### What is being asked
The response should hold each line from the entries below where "constant" is found.

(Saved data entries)
BEGIN
$ cat src/rtl/rom_arbiter.sv
// rom_arbiter: round-robin arbiter for the two ports that share the program
// ROM read path (instruction fetch and data load). It grants at most one request
// per cycle, drives the ROM address and size, and captures the ROM data into a
// response slot for each port. Each slot has a valid/ready handshake. Misaligned
// and out-of-range requests return err=1 with zero data.
module rom_arbiter #(
  parameter int ADDR_W    = 32,
  parameter int ROM_WORDS = 256
) (
  input  logic              clk_i,
  input  logic              rst_ni,

  input  logic              if_req_i,
  input  logic [ADDR_W-1:0] if_addr_i,
  input  logic [1:0]        if_hb_i,
  output logic              if_gnt_o,
  output logic              if_rvalid_o,
  input  logic              if_rready_i,
  output logic [31:0]       if_rdata_o,
  output logic              if_err_o,

  input  logic              ld_req_i,
  input  logic [ADDR_W-1:0] ld_addr_i,
  input  logic [1:0]        ld_hb_i,
  output logic              ld_gnt_o,
  output logic              ld_rvalid_o,
  input  logic              ld_rready_i,
  output logic [31:0]       ld_rdata_o,
  output logic              ld_err_o,

  output logic [ADDR_W-1:0] rom_addr_o,
  output logic [1:0]        rom_hb_o,
  input  logic [31:0]       rom_rdata_i
);

  // Remembers which port won the last grant, so the other port wins the next tie.
  typedef enum logic {
    PORT_IF = 1'b0,
    PORT_LD = 1'b1
  } port_e;

  // First word index that is beyond the end of the ROM, at address width.
  localparam logic [ADDR_W-1:0] ROM_LIMIT = ADDR_W'(ROM_WORDS);

  port_e last_q;

  logic        if_rvalid_q;
  logic [31:0] if_rdata_q;
  logic        if_err_q;

  logic        ld_rvalid_q;
  logic [31:0] ld_rdata_q;
  logic        ld_err_q;

  logic if_elig;
  logic ld_elig;
  logic if_gnt;
  logic ld_gnt;

  logic              misaligned;
  logic              out_of_range;
  logic              req_err;
  logic [ADDR_W-1:0] word_idx;
  logic [31:0]       cap_data;

  // Byte accesses are never misaligned. A half access needs an even address.
  // A word access needs address bits [1:0] to be zero.
  function automatic logic is_misaligned(input logic [1:0] hb, input logic [1:0] lsb);
    logic bad;
    bad = 1'b0;
    if (hb == 2'b01) begin
      bad = lsb[0];
    end else if (hb[1]) begin
      bad = (lsb != 2'b00);
    end
    return bad;
  endfunction

  // A port is eligible when it requests and its slot is free or is draining this cycle.
  // On a tie, the port not named by last_q wins.
  always_comb begin
    if_elig = if_req_i && (!if_rvalid_q || if_rready_i);
    ld_elig = ld_req_i && (!ld_rvalid_q || ld_rready_i);
    if_gnt  = if_elig && (!ld_elig || (last_q == PORT_LD));
    ld_gnt  = ld_elig && (!if_elig || (last_q == PORT_IF));
  end

  // The granted port's request goes to the ROM. With no grant the ROM sees zero.
  always_comb begin
    rom_addr_o = '0;
    rom_hb_o   = 2'b00;
    if (if_gnt) begin
      rom_addr_o = if_addr_i;
      rom_hb_o   = if_hb_i;
    end else if (ld_gnt) begin
      rom_addr_o = ld_addr_i;
      rom_hb_o   = ld_hb_i;
    end
  end

  // Classify the granted request. An error response carries zero data, not ROM contents.
  always_comb begin
    word_idx     = {2'b00, rom_addr_o[ADDR_W-1:2]};
    misaligned   = is_misaligned(rom_hb_o, rom_addr_o[1:0]);
    out_of_range = (word_idx >= ROM_LIMIT);
    req_err      = misaligned || out_of_range;
    cap_data     = req_err ? 32'h0 : rom_rdata_i;
  end

  // Record the winner of each grant. The reset value LD makes IF win the first tie.
  always_ff @(posedge clk_i or negedge rst_ni) begin
    if (!rst_ni) begin
      last_q <= PORT_LD;
    end else if (if_gnt) begin
      last_q <= PORT_IF;
    end else if (ld_gnt) begin
      last_q <= PORT_LD;
    end
  end

  // IF response slot. A new grant overwrites the slot while it drains, so there is no bubble.
  always_ff @(posedge clk_i or negedge rst_ni) begin
    if (!rst_ni) begin
      if_rvalid_q <= 1'b0;
      if_rdata_q  <= 32'h0;
      if_err_q    <= 1'b0;
    end else if (if_gnt) begin
      if_rvalid_q <= 1'b1;
      if_rdata_q  <= cap_data;
      if_err_q    <= req_err;
    end else if (if_rvalid_q && if_rready_i) begin
      if_rvalid_q <= 1'b0;
    end
  end

  // LD response slot. It behaves the same way as the IF slot.
  always_ff @(posedge clk_i or negedge rst_ni) begin
    if (!rst_ni) begin
      ld_rvalid_q <= 1'b0;
      ld_rdata_q  <= 32'h0;
      ld_err_q    <= 1'b0;
    end else if (ld_gnt) begin
      ld_rvalid_q <= 1'b1;
      ld_rdata_q  <= cap_data;
      ld_err_q    <= req_err;
    end else if (ld_rvalid_q && ld_rready_i) begin
      ld_rvalid_q <= 1'b0;
    end
  end

  assign if_gnt_o    = if_gnt;
  assign if_rvalid_o = if_rvalid_q;
  assign if_rdata_o  = if_rdata_q;
  assign if_err_o    = if_err_q;

  assign ld_gnt_o    = ld_gnt;
  assign ld_rvalid_o = ld_rvalid_q;
  assign ld_rdata_o  = ld_rdata_q;
  assign ld_err_o    = ld_err_q;

endmodule

$ cat config.mk
export PLATFORM = sky130hd
export DESIGN_NAME = rom_arbiter
export DESIGN_NICKNAME = d
export VERILOG_FILES = /design/src/rtl/rom_arbiter.sv
export SDC_FILE = /design/constraint.sdc
export NUM_CORES = 1
export LEC_CHECK = 0
export CORE_MARGIN = 4
export CORE_UTILIZATION = 35
export CTS_BUF_LIST = sky130_fd_sc_hd__clkbuf_4 sky130_fd_sc_hd__clkbuf_8 sky130_fd_sc_hd__clkbuf_16
export DETAILED_ROUTE_END_ITERATION = 10
export GPL_ROUTABILITY_DRIVEN = 0
export PLACE_DENSITY = 0.81
export SETUP_SLACK_MARGIN = 0.2
export SYNTH_ARGS = -nofsm -noshare
export SYNTH_HDL_FRONTEND = slang
export SYNTH_SLANG_ARGS = --single-unit
$ cat constraint.sdc
create_clock -name clk_i -period 2.31 [get_ports clk_i]
set_input_delay 0.3465 -clock clk_i [delete_from_list [all_inputs] [get_ports clk_i]]
set_output_delay 0.3465 -clock clk_i [all_outputs]
set_load 0.01 [all_outputs]
After elaboration in Yosys (flattened, before gate mapping):

Cells that the tools add are included.

* word-level logic and storage cells: 42
* output and inout bits: 104
* register bits: 69

* reductions and logical operators: 19
* order comparisons: 1
* equal/unequal tests: 1
* bitwise gates (word level): 1
* mux-type cells: 13

Operators with widths (number)
* two-way mux 32 bit: 3
* greater-or-equal comparator 30 x 9 -> 1 bit (second input constant): 1
* two-way mux 1 bit: 8
* nonzero test 2 bit: 4
* logical AND 1 bit: 6
* logical OR 1 bit: 5
* logical NOT 1 bit: 4
* two-way mux 2 bit: 2
* == test 2 x 1 -> 1 bit (second input constant): 1
* inverter 1 bit: 1

Longest topological paths before layout:

Gate-level depths: netlist of run 1.

* depth in word-level cells: 13
* gate-level depth with buffers: 8
* mapped depth without buffers: 6

Worst setup path after synthesis of run 1:

OpenSTA, ideal clock, no wires.

* path kind: register to register
* from: register ld_rvalid_q, in the netlist ld_rvalid_o
* to: register if_rdata_q[0], in the netlist if_rdata_o[0]
* stages on the path, launching flop included: 8
* arrival: 2041 ps
* data required time: 2245 ps
* slack: 204 ps
* clock period less this slack: 2106 ps
* path through: dfrtp_1 -> nor2b_4 -> o311ai_4 -> inv_2 -> a22o_1 -> a221oi_4 -> buf_4 -> a22o_1

RTL lines
* from (decl): line 51 `logic ld_rvalid_q;`
* from (signal assigned): line 139 `ld_rvalid_q <= 1'b0;`
* from (signal assigned): line 143 `ld_rvalid_q <= 1'b1;`
* from (signal assigned): line 147 `ld_rvalid_q <= 1'b0;`
* logical NOT 1 bit (*): line 83 `ld_elig = ld_req_i && (!ld_rvalid_q || ld_rready_i);`
* logical OR 1 bit (*): line 83
* logical AND 1 bit (*): line 83
* logical NOT 1 bit: line 84 `if_gnt = if_elig && (!ld_elig || (last_q == PORT_LD));`
* logical OR 1 bit: line 84
* logical AND 1 bit: line 84
* two-way mux 2 bit (*): line 92 `if (if_gnt) begin`
* net rom_hb_o[0]: line 32 `output logic [1:0] rom_hb_o,`
* == test 2 x 1 -> 1 bit (*): line 71 `if (hb == 2'b01) begin`
* two-way mux 1 bit (*): line 71
* logical OR 1 bit (*): line 106 `req_err = misaligned || out_of_range;`
* two-way mux 32 bit (*): line 107 `cap_data = req_err ? 32'h0 : rom_rdata_i;`
* to (signal assigned): line 129 `if_rdata_q <= cap_data;`
* to (decl): line 48 `logic [31:0] if_rdata_q;`

The timed path passes the listed nets; every way through them passes the cells marked *.
A chain may end at the register's enable or synchronous reset.

Final worst setup path of run 1:

* from: register last_q
* to: register if_rdata_q[15], in the netlist if_rdata_o[15]

* word-level cells in the longest chain between the ends: 10

Ends and longest elaborated chain
* from (decl): line 45 `port_e last_q;`
* from (signal assigned): line 113 `last_q <= PORT_LD;`
* from (signal assigned): line 115 `last_q <= PORT_IF;`
* from (signal assigned): line 117 `last_q <= PORT_LD;`
* parallel branches: the longest is 10 deep, another holds greater-or-equal comparator 30 x 9 -> 1 bit

Several ways; the timed one is not identified.

==> run_results.csv, run 1 <==
group,metric,value,unit
status,status,"finished with violations",
status,violations,"negative setup slack",
clock_network,clkSinkCount,69,
finish,multi_input_comb_area,1140,um2
timing,finalSetupViolations,4,
die,core_region_area,8220,um2
worst_setup_path,max_stage_delay,0.38,ns
finish,num_antenna_cells,0,
pwr,irDropWorstVdd,357,uV
clock_network,cts_tree,"yes",
finish,fill_cells,565,
die,fp.dieW,99.9,um
finish,fin_util,73.1,%
worst_setup_path,endpoint_kind,"flop",
route,drc,0,
worst_setup_path,worstPathMaxFanout,8,
placement,dp_hpwl,8250,um
worst_setup_path,required,2.57,ns
die,initial_core_util,36.0,%
grt,antenna_found_initial,0,
synthesis,syn_area,2960,um2
grt,grt_pass1_wl,18200,um
clock_network,root_buffer,"clkbuf_8",
pwr,power.leakage,2.71,nW
route,drtIter0Drc,99,
worst_setup_path,worstPathArrival,2.58,ns
timing,fin_skew,0.0149,ns
worst_setup_path,cp-start-kind,"flop",
synthesis,synth-seq-area-share,58.4,%
timing,period_share,100,%
worst_setup_path,crit_path_frequent_cell,"buf_6",
pwr,p_total,3.30,mW
finish,area_growth,103,%
finish,nets,581,
pwr,power.density,549,nW/um2
route,wl,12400,um
grt,grt_usage,23.7,%
placement,io_buffers,209,
clock_network,htree_num_levels,3,
timing,tns,-0.0155,ns
clock_network,cts_buffers,9,
grt,grt_max_degree,70,
route,drt_first_pass_iters,4,
grt,grt_pass1_vias,3423,
synthesis,ys_warn_count,0,
timing,tightest_slew,0.414,ns
worst_setup_path,critPathBufInv,8,
worst_setup_path,path_class,"flop to flop",
clock_network,cts_buffer_depth,2,
clock_network,clk_pin_slew,0.09,ns
grt,gr-total-overflow,0,
die,fp-row-count,33,
timing,setup_ws,-0.0102,ns
timing,rsz0062_at_grt,"yes",
finish,final_cell_mix,"169 x clkdlybuf4s50_1, 97 x a22o_1, 68 x dfrtp_1, 21 x buf_2, 21 x buf_4",
timing,fmax,431,MHz
worst_setup_path,path_cells,"buf_6 -> o311ai_4 -> inv_2 -> buf_6 -> a22o_1 -> buf_4 -> buf_6 -> a221oi_4 -> buf_6 -> buf_6 -> buf_16 -> a22o_1",
timing,period_needed,2.32,ns
route,via_per_inst,5.42,
finish,final_common_cell,"clkdlybuf4s50_1",
route,vias,3169,
die,io-pin-count,210,
finish,drive_above_1_share,24.4,%
timing,finalMaxSlewViolations,0,
timing,hold_viol,0,
worst_setup_path,slowest_stage,"dfstp_2",
synthesis,ys_ff_latch,69,
finish,seq_area,1730,um2
route,ant_nets,0,
min_path,hp-class,"input pin to async pin",
synthesis,syn_nets,329,
clock_network,ctsHoldBuffers,0,
die,dieArea,9980,um2
route,wl_per_cell,21.1,um
job,max-cap-violations,0,
synthesis,syn-instance-count,223,
die,die_y,99.9,um
synthesis,yosysUniqueCellTypes,22,
timing,relSlewSlack,72.4,%
synthesis,syn_avg_cell_area,13.3,um2
clock_network,clkLatencyLatePin,0.33,ns
worst_setup_path,cp_top_family,"buffers and inverters",
-- cells by family after synthesis --
kind of cell,count (synthesis),synth area share [%]
DFF,69,58.4
and+or+nand+nor,27,5.29
buffers and inverters,22,3.60
AOI/OAI and AO/OA,105,32.7
-- final cells by class --
class | count | area share, %
Sequential cell | 69 | 28.8
Tap cell | 105 | 2.19
Timing Repair Buffer | 260 | 45.8
Inverter | 3 | 0.271
Clock inverter | 6 | 1.56
Clock buffer | 10 | 2.29
Multi-Input combinational cell | 132 | 19.1
-- per-stage QoR --
step / hold slack, ns / instances / setup slack, ns / cell area (um2)
2_1_floorplan: 0.0509 / 223 / 0.204 / 2960
3_3_place_gp: 0.394 / 535 / -0.343 / 5280
3_5_place_dp: 0.400 / 535 / -0.354 / 5280
4_1_cts: 0.0258 / 570 / -0.0217 / 5800
5_1_grt: 0.0422 / 585 / -0.107 / 6000
6_report: 0.0223 / 585 / -0.0102 / 6000
-- final timing paths --
| path | startpoint | end | slack [ns] | depth (start not counted) |
|---|---|---|---|---|
| setup reg to reg | last_q | if_rdata_o[15] | -0.01 | 12 |
| min in group clk_i | ld_req_i | last_q | 0.38 | 3 |
| hold / removal | rst_ni | if_rdata_o[29] | 0.02 | 2 |
| max in group asynchronous | rst_ni | last_q | 1.96 | 2 |
| setup / recovery | last_q | if_rdata_o[15] | -0.01 | 12 |
| hold reg to reg | if_rdata_o[20] | if_rdata_o[20] | 0.51 | 1 |
-- per-layer routing --
metal	wire length (um)	global-route usage [%]	vias up
met5	0	0	-
li1	-	-	1421
met4	240	6.83	0
met1	4790	28.1	1584
met2	6380	41.9	146
met3	937	6.46	18
-- synthesized netlist by cell type (all sizes together) --
| cell type | instances | area [um2] |
|---|---|---|
| a22o | 98 | 860 |
| dfrtp | 68 | 1700 |
| buf | 10 | 61.3 |
| nor4 | 10 | 62.6 |
| clkbuf | 9 | 33.8 |
| nor2 | 8 | 30.0 |
| inv | 3 | 11.3 |
| a221oi | 2 | 52.6 |
| and4 | 2 | 17.5 |
| nand2 | 2 | 7.51 |
| nand2b | 2 | 12.5 |
| nand4 | 2 | 12.5 |
| a21oi | 1 | 5.00 |
| a311o | 1 | 10.0 |
| a31oi | 1 | 6.26 |
| dfstp | 1 | 26.3 |
| nor2b | 1 | 13.8 |
| o22ai | 1 | 6.26 |
| o311ai | 1 | 26.3 |
-- what timing repair did --
| action | 4_1_cts | 5_1_grt |
|---|---|---|
| buffers inserted | 11 | 12 |
| resized for setup | 161 | 16 |
| cloned | 8 | 3 |
| pin swaps | 13 | 15 |
| endpoints found under the setup margin | 102 | 102 |
-- registers in the layout, summed over array words and instances, names as in the netlist --
register and count:
if_rdata_o 32, ld_rdata_o 32, if_err_o 1, if_rvalid_o 1
last_q 1, ld_err_o 1, ld_rvalid_o 1
-- power breakdown --
part	switching, mW	leakage [nW]	internal, mW
Combinational	0.405	1.65	0.541
Sequential	0.0109	0.946	1.22
Clock	0.471	0.113	0.645
Total	0.887	2.71	2.41
No activity file was read; power rests on OpenSTA's default activity.
==> run 2, diff against run 1 <==
==> constraint.sdc (replaced) <==
create_clock -name clk_i -period 2.31 [get_ports clk_i]
set_input_delay 0.5775 -clock clk_i [delete_from_list [all_inputs] [get_ports clk_i]]
set_output_delay 0.5775 -clock clk_i [all_outputs]
set_load 0.01 [all_outputs]
==> run_results.csv, run 2 (synthesis gave the netlist of run 1 again) <==
group,metric,value,unit
status,status,"finished with violations",
status,violations,"negative setup slack",
placement,io_buffers,209,
finish,final_cell_area,5920,um2
worst_setup_path,cp_top_family,"buffers and inverters",
worst_setup_path,worstPathArrival,1.92,ns
finish,final_common_cell,"clkdlybuf4s50_1",
worst_setup_path,path_class,"input pin to output pin",
clock_network,root_buffer,"clkbuf_8",
clock_network,htree_num_levels,3,
worst_setup_path,endpoint_kind,"output pin",
timing,finalMaxSlewViolations,0,
timing,tightest_slew,0.668,ns
route,via_per_inst,5.48,
timing,finalSetupViolations,100,
route,drt_first_pass_iters,4,
finish,layout.cells.non_filler,584,
pwr,irDropWorstVdd,279,uV
timing,relSlewSlack,55.5,%
worst_setup_path,required,1.73,ns
die,core_region_area,8220,um2
route,ant_nets,0,
placement,place_area,5280,um2
timing,period_share,108,%
die,initial_core_util,36.0,%
timing,fmax,401,MHz
grt,grt_usage,23.4,%
placement,dp_cells,534,
worst_setup_path,path_cells,"clkdlybuf4s15_1 -> nor2b_4 -> o311ai_4 -> inv_4 -> buf_12 -> buf_12 -> a22o_4 -> buf_6",
finish,area_growth,100,%
worst_setup_path,critPathBufInv,5,
clock_network,clk_pin_slew,0.09,ns
route,wl_per_cell,22.2,um
worst_setup_path,slowest_stage,"o311ai_4",
die,io-pin-count,210,
pwr,clkPwrFrac,30.3,%
die,fp-row-count,33,
pwr,p_int,2.25,mW
route,drtIter0Drc,105,
timing,hold_viol,0,
finish,drive_above_1_share,24.9,%
pwr,power.leakage,2.67,nW
min_path,hp-class,"input pin to async pin",
job,max-cap-violations,0,
worst_setup_path,crit_path_frequent_cell,"buf_12",
clock_network,cts_buffer_depth,2,
timing,setup_ws,-0.185,ns
timing,fin_skew,0.0120,ns
worst_setup_path,r2r_cells,11,
pwr,seqPwrFrac,39.4,%
die,die_y,99.9,um
worst_setup_path,worstPathMaxFanout,6,
die,dieArea,9980,um2
finish,final_cell_mix,"168 x clkdlybuf4s50_1, 95 x a22o_1, 68 x dfrtp_1, 28 x buf_2, 25 x buf_6",
grt,grt_max_degree,36,
worst_setup_path,cp.depth,8,
worst_setup_path,cp-start-kind,"input pin",
route,wl,13000,um
clock_network,clkSinkCount,69,
pwr,power.density,530,nW/um2
grt,antenna_found_initial,1,
route,drc,0,
finish,nets,580,
clock_network,cts_tree,"yes",
pwr,p_sw,885,uW
route,vias,3202,
timing,rsz0062_at_grt,"yes",
pwr,switching_share,28.2,%
worst_setup_path,max_stage_delay,0.32,ns
die,fp.dieW,99.9,um
clock_network,cts_buffers,9,
grt,grt_pass1_vias,3396,
pwr,p_total,3.14,mW
placement,dp_hpwl,8740,um
grt,gr-total-overflow,0,
timing,period_needed,2.49,ns
grt,grt_pass1_wl,17900,um
pwr,pwr-share-comb,30.2,%
clock_network,clkLatencyLatePin,0.33,ns
[run 2: what timing repair did]
item / CTS / global route
setup endpoints to repair: 102 / 102
pin swaps: 12 / 28
resized for setup: 176 / 18
hold buffers: 0 / 0
gates cloned: 3 / 9
buffers inserted: 16 / 6
[run 2: routing by layer]
metal	GRT usage [%]	routed length, um	share of wire (%)
met1	25.6	4670	36
met2	41.0	6660	51
met3	7.02	1070	8.2
met4	11.8	561	4.3
met5	0	0	0
[run 2: per-stage QoR]
step           hold slack, ns  setup slack, ns  setup TNS, ns  util (%)
2_1_floorplan           0.282            0.144              0         -
3_3_place_gp            0.485           -0.764         -67.21      64.3
3_5_place_dp            0.491           -0.766         -67.85      64.3
4_1_cts                 0.278           -0.161          -8.34      68.0
5_1_grt                 0.297           -0.238         -16.15      72.1
6_report                0.266           -0.185         -10.29      72.1
[run 2: path summary, 6_finish.rpt]
kind,start,endpoint,slack [ns]
setup / recovery,ld_rready_i,rom_hb_o[1],-0.18
hold / removal,rst_ni,if_rdata_o[29],0.27
hold reg to reg,if_err_o,if_err_o,0.50
max in group asynchronous,rst_ni,ld_rdata_o[17],1.40
setup reg to reg,ld_rvalid_o,if_rdata_o[0],-0.11
min in group clk_i,if_err_o,if_err_o,0.50
[run 2: area by class of cell]
type,count,area [um2]
Timing Repair inverter,1,11.3
Antenna cell,1,2.50
Timing Repair Buffer,258,2670
Inverter,3,21.3
Clock inverter,6,63.8
Multi-Input combinational cell,132,1170
Tap cell,105,131
Sequential cell,69,1730
Clock buffer,9,124
Fill cell,609,2290
[run 2: power groups by stage]
stage,sequential (mW),combinational [mW],clock [mW]
floorplan,1.26,0.309,0
global placement,1.26,0.802,0
detailed placement,1.26,0.810,0
CTS,1.24,0.889,0.963
global route,1.24,1.00,1.02
finish,1.24,0.948,0.952
==> variant: new RTL, settings of run 2 <==
The parameter `ADDR_W` goes from 32 to 16.
--- a/src/rtl/rom_arbiter.sv
+++ b/src/rtl/rom_arbiter.sv
@@ -4,7 +4,7 @@
 // response slot for each port. Each slot has a valid/ready handshake. Misaligned
 // and out-of-range requests return err=1 with zero data.
 module rom_arbiter #(
-  parameter int ADDR_W    = 32,
+  parameter int ADDR_W    = 16,
   parameter int ROM_WORDS = 256
 ) (
   input  logic              clk_i,
Interface: changed (resized if_addr_i, ld_addr_i and rom_addr_o); port bits go from 210 to 162. No check against the original RTL was run, so the function may have changed too.
==> variant against run 2 <==
The flow still finishes with violations (negative setup slack); non-clock buffer count fell by 53; critical path depth did not move; setup slack improved by 0.14 ns; sequential cell count did not move; largest cell class unchanged; die area fell by 6.5%; critical path type unchanged; wire length fell by 23%; total power fell by 3.8%; synthesized area fell by 7.0%; sequential share of layout area rose by 3.9 points; final area fell by 12%; clock skew fell by 0.0033 ns.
END
### Task result
* greater-or-equal comparator 30 x 9 -> 1 bit (second input constant): 1
* == test 2 x 1 -> 1 bit (second input constant): 1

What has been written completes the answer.